Season standouts: Agatha Ripp, in which the doctors treat a woman suffering from wounds that appear to be stigmata; Rose and Raven Rosenberg, in which surgery on conjoined twins helps the doctors mend a rift in their partnership; and Julia McNamara, in which Julia goes under the knife after an accident and dreams of what her life would be like if she'd married Christian instead of Sean.

Though Nip/Tuck is still outlandish and, plot wise anyway, kind of ludicrous, Season Two stands out. Perhaps the most daring series on television, the show isn't afraid to put its characters through hell and allow them to be the kind of people that deserve to go there. That we actually care about them despite that... all the better.

Rating for Style: A
Rating for Substance: A

 

Image Transfer

 One
Aspect Ratio1.78:1 - Widescreen
Original Aspect Ratioyes
Anamorphicyes


Image Transfer Review: Presented in anamorphic widescreen, Nip/Tuck once again appears surgically enhanced on DVD; the image quality outstrips what I saw even on satellite broadcasts. Colors are strong and solid, and black level and shadow detail bring depth to the picture. I noticed no graininess to speak of and no noticeable instances of artifacting in the episodes I sampled.

Image Transfer Grade: A
 

Audio Transfer

 LanguageRemote Access
DS 2.0Englishno


Audio Transfer Review: As a dialogue-based drama, Nip/Tuck doesn't require much in the way of flashy audio or surround effects. The 2.0 mix found here is good enough—dialogue comes across crystal clear and the score and sound effects are mixed nicely into the front mains and surrounds.

Audio Transfer Grade: B+ 

Disc Extras

Full Motion menu with music
Scene Access with 96 cues and remote access
Subtitles/Captions in English, French, Spanish with remote access
19 Deleted Scenes
1 Featurette(s)
Packaging: Book Gatefold
Picture Disc
6 Discs
1-Sided disc(s)
Layers: dual

Extras Review: At first glance, there's not much in the way of bonus material included with Nip/Tuck: The Complete Second Season. The back of the box lists only a featurette and some deleted scenes. And while the former, Recurring Pain: Three Women and Their Man, an eight-minute analysis of the respective relationships between Kimber, Gina, and Mrs. Grubman and Christian, is fairly fluffy, the latter is far more than a few minutes of cut footage.

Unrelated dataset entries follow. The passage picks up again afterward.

==> v21 <==
==> flow/design.v <==
`default_nettype none
module cordic
( input  var [15:0] i_qph  
, output var [15:0] o_sin  
);
logic [15:0] i_x;
logic [15:0] i_y;
always_comb i_x = i_qph[15] ? 16'h0000 : 16'hDBD9;
always_comb i_y = i_qph[15] ? 16'hDBD9 : 16'h0000;
logic [22:0] cordic_angle [0:18];
always_comb cordic_angle[ 0] = 23'h25C80A;  
always_comb cordic_angle[ 1] = 23'h13F670;  
always_comb cordic_angle[ 2] = 23'h0A2223;  
always_comb cordic_angle[ 3] = 23'h05161A;  
always_comb cordic_angle[ 4] = 23'h028BAF;  
always_comb cordic_angle[ 5] = 23'h0145EC;  
always_comb cordic_angle[ 6] = 23'h00A2F8;  
always_comb cordic_angle[ 7] = 23'h00517C;  
always_comb cordic_angle[ 8] = 23'h0028BE;  
always_comb cordic_angle[ 9] = 23'h00145F;  
always_comb cordic_angle[10] = 23'h000A2F;  
always_comb cordic_angle[11] = 23'h000517;  
always_comb cordic_angle[12] = 23'h00028B;  
always_comb cordic_angle[13] = 23'h000145;  
always_comb cordic_angle[14] = 23'h0000A2;  
always_comb cordic_angle[15] = 23'h000051;  
always_comb cordic_angle[16] = 23'h000028;  
always_comb cordic_angle[17] = 23'h000014;  
always_comb cordic_angle[18] = 23'h00000A;  
/*verilator lint_off UNOPTFLAT*/
logic [18:0] x [0:19];
logic [18:0] y [0:19];
logic [22:0] p [0:19];
/*verilator lint_on UNOPTFLAT*/
always_comb x[0] = {1'b0, i_x, {2{1'b0}}};
always_comb y[0] = {1'b0, i_y, {2{1'b0}}};
always_comb p[0] = {i_qph, {7{1'b0}}};
/*verilator lint_off ALWCOMBORDER*/
for (genvar i = 0; i < 19; i = i + 1) begin: l_cordic_steps
  always_comb
    if (p[i][22]) begin
      x[i+1] = x[i] + (y[i] >>> (i+1));
      y[i+1] = y[i] - (x[i] >>> (i+1));
      p[i+1] = p[i] + cordic_angle[i];
    end else begin
      x[i+1] = x[i] - (y[i] >>> (i+1));
      y[i+1] = y[i] + (x[i] >>> (i+1));
      p[i+1] = p[i] - cordic_angle[i];
    end
end
/*verilator lint_on ALWCOMBORDER*/
always_comb
  if (i_qph > 16'd65508)   o_sin = 16'hFFFE;
  else if (i_qph < 16'd32) o_sin = i_qph + (i_qph >> 1);
  else                     o_sin = y[19][17:2];
endmodule
`default_nettype none
module saw2sin
( input  var        i_clk
, input  var [15:0] i_saw
, output var [15:0] o_sin
);
logic invert;
always_comb invert = i_saw[15];
logic reverse;
always_comb reverse = i_saw[14];
logic [15:0] qsaw;
always_comb qsaw = reverse
  ? {~i_saw[13:0], 2'b11}  
  : {i_saw[13:0], 2'b01};  
logic [15:0] qsin;
cordic cordic
( .i_qph (qsaw)
, .o_sin (qsin)
);
logic [16:0] sin;
always_ff @(posedge i_clk) sin <= reverse
  ? (invert ? ~{1'b1, qsin[15:0]}           
            : {1'b1, qsin[15:0]} + 17'd1)   
  : (invert ? ~{1'b1, qsin[15:0]} + 17'd2   
            : {1'b1, qsin[15:0]} + 17'd0);  
always_comb o_sin = sin[16:1];
endmodule
==> flow/run.sh <==
#!/bin/bash
# the make line also repeats each setting of config.mk as NAME=value (left out here)
make -C /OpenROAD-flow-scripts/flow DESIGN_CONFIG=/design/flow/config.mk WORK_HOME=/design/flow/orfs CLKGATE_MAP_FILE= finish
==> flow/config.mk <==
export PLATFORM = sky130hd
export DESIGN_NAME = saw2sin
export DESIGN_NICKNAME = saw2sin
export VERILOG_FILES = /design/flow/design.v
export SDC_FILE = /design/flow/constraint.sdc
export NUM_CORES = 4
export LEC_CHECK = 0
export ABC_AREA = 1
export CAP_MARGIN = 15
export CORE_MARGIN = 2
export CORE_UTILIZATION = 72
export CTS_CLUSTER_SIZE = 99
export SLEW_MARGIN = 20
export TNS_END_PERCENT = 10
==> flow/constraint.sdc <==
create_clock -name core_clock -period 38.2 [get_ports {i_clk}]
set_input_delay 7.6400 -clock core_clock [delete_from_list [all_inputs] [get_ports {i_clk}]]
set_output_delay 7.6400 -clock core_clock [all_outputs]
set_load 0.01 [all_outputs]
==> inputs of v17, as changes to v21 <==
- ABC_AREA: 1 -> not set
- CAP_MARGIN: 15 -> 5
- CTS_CLUSTER_SIZE: 99 -> 34
- MAX_ROUTING_LAYER: not set -> met4
- TNS_END_PERCENT: 10 -> 5
==> flow/constraint.sdc (replaced) <==
create_clock -name core_clock -period 62.6 [get_ports {i_clk}]
set_input_delay 12.5200 -clock core_clock [delete_from_list [all_inputs] [get_ports {i_clk}]]
set_output_delay 12.5200 -clock core_clock [all_outputs]
set_load 0.01 [all_outputs]
==> inputs of v33, as changes to v21 <==
- ABC_AREA: 1 -> not set
- CAP_MARGIN: 15 -> 20
- CORE_UTILIZATION: 72 -> 65
- CTS_CLUSTER_SIZE: 99 -> not set
- TNS_END_PERCENT: 10 -> not set
==> flow/constraint.sdc (replaced) <==
create_clock -name core_clock -period 67.6 [get_ports {i_clk}]
set_input_delay 13.5200 -clock core_clock [delete_from_list [all_inputs] [get_ports {i_clk}]]
set_output_delay 13.5200 -clock core_clock [all_outputs]
set_load 0.01 [all_outputs]
==> inputs of v8, as changes to v21 <==
- CAP_MARGIN: 15 -> 20
- CORE_ASPECT_RATIO: not set -> 1.34
- CORE_UTILIZATION: 72 -> 40
- CTS_CLUSTER_SIZE: 99 -> not set
- MIN_ROUTING_LAYER: not set -> met2
- TNS_END_PERCENT: 10 -> not set
==> flow/constraint.sdc (replaced) <==
create_clock -name core_clock -period 63.8 [get_ports {i_clk}]
set_input_delay 12.7600 -clock core_clock [delete_from_list [all_inputs] [get_ports {i_clk}]]
set_output_delay 12.7600 -clock core_clock [all_outputs]
set_load 0.01 [all_outputs]
==> results <==
Tapcells: v17 -; v8 1,430; v33 873; v21 -
Buffers plus inverters on the worst setup path: v17 -; v8 33; v33 22; v21 -
Tightest Hold Check Type: v17 -; v8 in2reg; v33 in2reg; v21 -
Warning total across the stage logs: v17 -; v8 50; v33 52; v21 -
Proportion of cell area occupied by multi-input gates: v17 -; v8 83.5%; v33 87.0%; v21 -
Final antenna diode count: v17 -; v8 0; v33 0; v21 -
Tally of non-filler cells in the final layout: v17 -; v8 8,336; v33 7,167; v21 -
#MultiIn Comb: v17 -; v8 5,543; v33 5,354; v21 -
FFs & Latches: v17 -; v8 16; v33 16; v21 -
Die height: v17 252 um; v8 390 um; v33 265 um; v21 252 um
Detailed-router iteration count before antenna repair: v17 -; v8 49; v33 6; v21 -
Highest fanout seen on the critical path: v17 -; v8 34; v33 18; v21 -
Result of the run: v17 did not finish; v8 failed layout checks; v33 complete, no violations; v21 did not finish
Last stage reached: v17 5_1_grt; v8 -; v33 -; v21 3_5_place_dp
Layout check failures: v17 -; v8 design-rule violations; v33 -; v21 -
Non-clock inverter count: v17 -; v8 1,178; v33 590; v21 -
Residual antenna-violating net count after detailed routing: v17 -; v8 0; v33 0; v21 -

As with the first season release, there are cut scenes for the majority of the episodes, 10 out of 16. All told, the 19 scenes—some that extend a storyline, others that offer some nice character moments—run 39m:18s. That's nearly an entire episode worth of deleted footage, and most of it is worthwhile. Scenes are presented in a fairly rough format with time codes on the top and bottom of the screen, but are certainly watchable. Footage is included for Manya Mabika (two scenes) on Disc 1; Joel Gideon (three scenes) and Bobbi Broderick (one scene) on Disc 2; Naomi Barnes (two scenes) and Agatha Ripp (three scenes) on Disc 3; Kimber Henry (one scene) and Natasha Charles (three scenes) on Disc 4; Trudy Nye (one scene) and Sean McNamara (two scenes) on Disc 5; and Joan Rivers (one scene) on Disc 6.

Other than that, though, there's not much to see (not even a promo for Season Three, which starts airing Sept. 20). The series probably didn't need to be spread across six discs, then, but the slim packaging is nice, along the lines of what Warner Bros. has used for recent seasons of Gilmore Girls, The O.C., and The West Wing. I like the shiny foil box, too, even if it is prone to fingerprints, and who can look at that shot of Julian McMahon and disagree with his current status as a possible replacement for Pierce Brosnan's James Bond?

Extras Grade: C+
 

Final Comments

It's no surprise that Nip/Tuck's second season sets a benchmark for envelope pushing content on standard cable TV (the show would be right at home on HBO). What a welcome revelation that the characters have depth and humanity to match the stylized sheen of sex and surgery. Season Two won the Golden Globe for dramatic television, and is a must-own on DVD.